━━ Supplied information

--- config.mk ---
export PLATFORM = sky130hd
export DESIGN_NAME = matmul_uart_sequencer
export DESIGN_NICKNAME = d
export VERILOG_FILES = /design/src/rtl/matmul_uart_sequencer.sv
export SDC_FILE = /design/constraint.sdc
export NUM_CORES = 2
export LEC_CHECK = 0
export BUFFER_PORTS_ARGS = -buffer_cell sky130_fd_sc_hd__buf_4
export CAP_MARGIN = 20
export CORE_AREA = 2 2 309 311
export CTS_CLUSTER_DIAMETER = 30
export DETAILED_ROUTE_END_ITERATION = 10
export DIE_AREA = 0 0 311 313
export HOLD_SLACK_MARGIN = 0.1
export PLACE_DENSITY = 0.64
export REMOVE_ABC_BUFFERS = 1
export SYNTH_ARGS = -nofsm -noshare
export SYNTH_HDL_FRONTEND = slang
export SYNTH_SLANG_ARGS = --single-unit
export TNS_END_PERCENT = 100
--- constraint.sdc ---
create_clock -name i_clk -period 2.8 [get_ports i_clk]
set_input_delay 0.14 -clock i_clk [delete_from_list [all_inputs] [get_ports i_clk]]
set_output_delay 0.14 -clock i_clk [all_outputs]
set_load 0.02 [all_outputs]
--- src/rtl/matmul_uart_sequencer.sv ---
// Sequencer for the 4x4 systolic multiplier: loads A/B operand bytes from UART RX, starts the
// multiply, captures C and streams it out byte-wise. Optional load timeout: MATMUL_SEQ_TIMEOUT_EN.
module matmul_uart_sequencer #(
  parameter int unsigned N_DATA_BITS    = 8,
  parameter int unsigned RESULT_WIDTH   = 32,
  parameter int unsigned MUL_LATENCY    = 12,
  parameter int unsigned TIMEOUT_CYCLES = 1_000_000
) (
  input  logic                         i_clk,
  input  logic                         i_reset,
  input  logic [N_DATA_BITS-1:0]       i_rx_data,
  input  logic                         i_rx_valid,
  output logic [16*N_DATA_BITS-1:0]    o_mat_a,
  output logic [16*N_DATA_BITS-1:0]    o_mat_b,
  output logic                         o_mul_start,
  input  logic [16*RESULT_WIDTH-1:0]   i_result,
  output logic [N_DATA_BITS-1:0]       o_tx_data,
  output logic                         o_tx_valid,
  input  logic                         i_tx_ready,
  output logic                         o_busy,
  output logic                         o_overrun,
  output logic                         o_error
);

  localparam int unsigned MAT_W      = 16 * N_DATA_BITS;
  localparam int unsigned RES_W      = 16 * RESULT_WIDTH;
  localparam int unsigned SEND_BYTES = RES_W / N_DATA_BITS;
  localparam int unsigned SEND_W     = $clog2(SEND_BYTES);
  localparam int unsigned LAT_W      = (MUL_LATENCY > 1) ? $clog2(MUL_LATENCY) : 1;
  localparam int unsigned CNT_W      = 5;

  typedef enum logic [2:0] {
    S_LOAD_A,
    S_LOAD_B,
    S_START,
    S_WAIT,
    S_CAPTURE,
    S_SEND
  } state_t;

  state_t               state_q, state_nxt;
  logic [CNT_W-1:0]     cnt_q, cnt_nxt;
  logic [LAT_W-1:0]     lat_q, lat_nxt;
  logic [SEND_W-1:0]    send_q, send_nxt;
  logic [RES_W-1:0]     shreg_q, shreg_nxt;
  logic [N_DATA_BITS-1:0] mat_a_q [16];
  logic [N_DATA_BITS-1:0] mat_b_q [16];
  logic                 mul_start_q, tx_valid_q, busy_q, overrun_q;
  logic                 we_a_c, we_b_c, overrun_c, load_c, timeout_c;

  assign load_c = (state_q == S_LOAD_A) || (state_q == S_LOAD_B);

  // Next-state, counters and write enables
  always_comb begin
    state_nxt = state_q;
    cnt_nxt   = cnt_q;
    lat_nxt   = lat_q;
    send_nxt  = send_q;
    shreg_nxt = shreg_q;
    we_a_c    = 1'b0;
    we_b_c    = 1'b0;
    overrun_c = 1'b0;
    unique case (state_q)
      S_LOAD_A, S_LOAD_B: begin
        if (i_rx_valid) begin
          we_a_c  = (state_q == S_LOAD_A);
          we_b_c  = (state_q == S_LOAD_B);
          cnt_nxt = cnt_q + 1'b1;
          if (cnt_q == CNT_W'(15)) begin
            state_nxt = S_LOAD_B;
          end
          if (cnt_q == CNT_W'(31)) begin
            state_nxt = S_START;
            cnt_nxt   = '0;
          end
        end else if (timeout_c) begin
          state_nxt = S_LOAD_A;
          cnt_nxt   = '0;
        end
      end
      S_START: begin
        state_nxt = S_WAIT;
        lat_nxt   = '0;
      end
      S_WAIT: begin
        if (lat_q == LAT_W'(MUL_LATENCY - 1)) begin
          state_nxt = S_CAPTURE;
          lat_nxt   = '0;
        end else begin
          lat_nxt = lat_q + 1'b1;
        end
      end
      S_CAPTURE: begin
        shreg_nxt = i_result;
        send_nxt  = '0;
        state_nxt = S_SEND;
      end
      S_SEND: begin
        if (tx_valid_q && i_tx_ready) begin
          shreg_nxt = {shreg_q[RES_W-N_DATA_BITS-1:0], N_DATA_BITS'(0)};
          send_nxt  = send_q + 1'b1;
          if (send_q == SEND_W'(SEND_BYTES - 1)) begin
            state_nxt = S_LOAD_A;
          end
        end
      end
      default: begin
        state_nxt = S_LOAD_A;
        cnt_nxt   = '0;
      end
    endcase
    if (!load_c && i_rx_valid) begin
      overrun_c = 1'b1;
    end
  end

  always_ff @(posedge i_clk) begin
    if (i_reset) begin
      state_q     <= S_LOAD_A;
      cnt_q       <= '0;
      lat_q       <= '0;
      send_q      <= '0;
      shreg_q     <= '0;
      mul_start_q <= 1'b0;
      tx_valid_q  <= 1'b0;
      busy_q      <= 1'b0;
      overrun_q   <= 1'b0;
      for (int i = 0; i < 16; i++) begin
        mat_a_q[i] <= '0;
        mat_b_q[i] <= '0;
      end
    end else begin
      state_q     <= state_nxt;
      cnt_q       <= cnt_nxt;
      lat_q       <= lat_nxt;
      send_q      <= send_nxt;
      shreg_q     <= shreg_nxt;
      mul_start_q <= (state_nxt == S_START);
      tx_valid_q  <= (state_nxt == S_SEND);
      busy_q      <= !((state_nxt == S_LOAD_A) && (cnt_nxt == '0));
      overrun_q   <= overrun_c;
      if (we_a_c) begin
        mat_a_q[cnt_q[3:0]] <= i_rx_data;
      end
      if (we_b_c) begin
        mat_b_q[cnt_q[3:0]] <= i_rx_data;
      end
    end
  end

  // Slot 0 occupies the most significant byte of each matrix bus
  for (genvar g = 0; g < 16; g++) begin : g_pack
    assign o_mat_a[MAT_W-1-g*N_DATA_BITS -: N_DATA_BITS] = mat_a_q[g];
    assign o_mat_b[MAT_W-1-g*N_DATA_BITS -: N_DATA_BITS] = mat_b_q[g];
  end

  assign o_mul_start = mul_start_q;
  assign o_tx_valid  = tx_valid_q;
  assign o_tx_data   = shreg_q[RES_W-1 -: N_DATA_BITS];
  assign o_busy      = busy_q;
  assign o_overrun   = overrun_q;

`ifdef MATMUL_SEQ_TIMEOUT_EN
  localparam int unsigned IDLE_W = (TIMEOUT_CYCLES > 1) ? $clog2(TIMEOUT_CYCLES) : 1;

  logic [IDLE_W-1:0] idle_q;
  logic              error_q;

  // Abandon a partial load after TIMEOUT_CYCLES cycles without a byte
  assign timeout_c = load_c && (cnt_q != '0) && !i_rx_valid &&
                     (idle_q == IDLE_W'(TIMEOUT_CYCLES - 1));

  always_ff @(posedge i_clk) begin
    if (i_reset) begin
      idle_q  <= '0;
      error_q <= 1'b0;
    end else begin
      error_q <= timeout_c;
      if (!load_c || (cnt_q == '0) || i_rx_valid || timeout_c) begin
        idle_q <= '0;
      end else begin
        idle_q <= idle_q + 1'b1;
      end
    end
  end

  assign o_error = error_q;
`else
  logic unused_timeout;
  assign unused_timeout = ^32'(TIMEOUT_CYCLES);
  assign timeout_c      = 1'b0;
  assign o_error        = 1'b0;
`endif

endmodule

━━━━

Considering the entries above, how many lines contain "localparam"? Give that number with nothing else.

7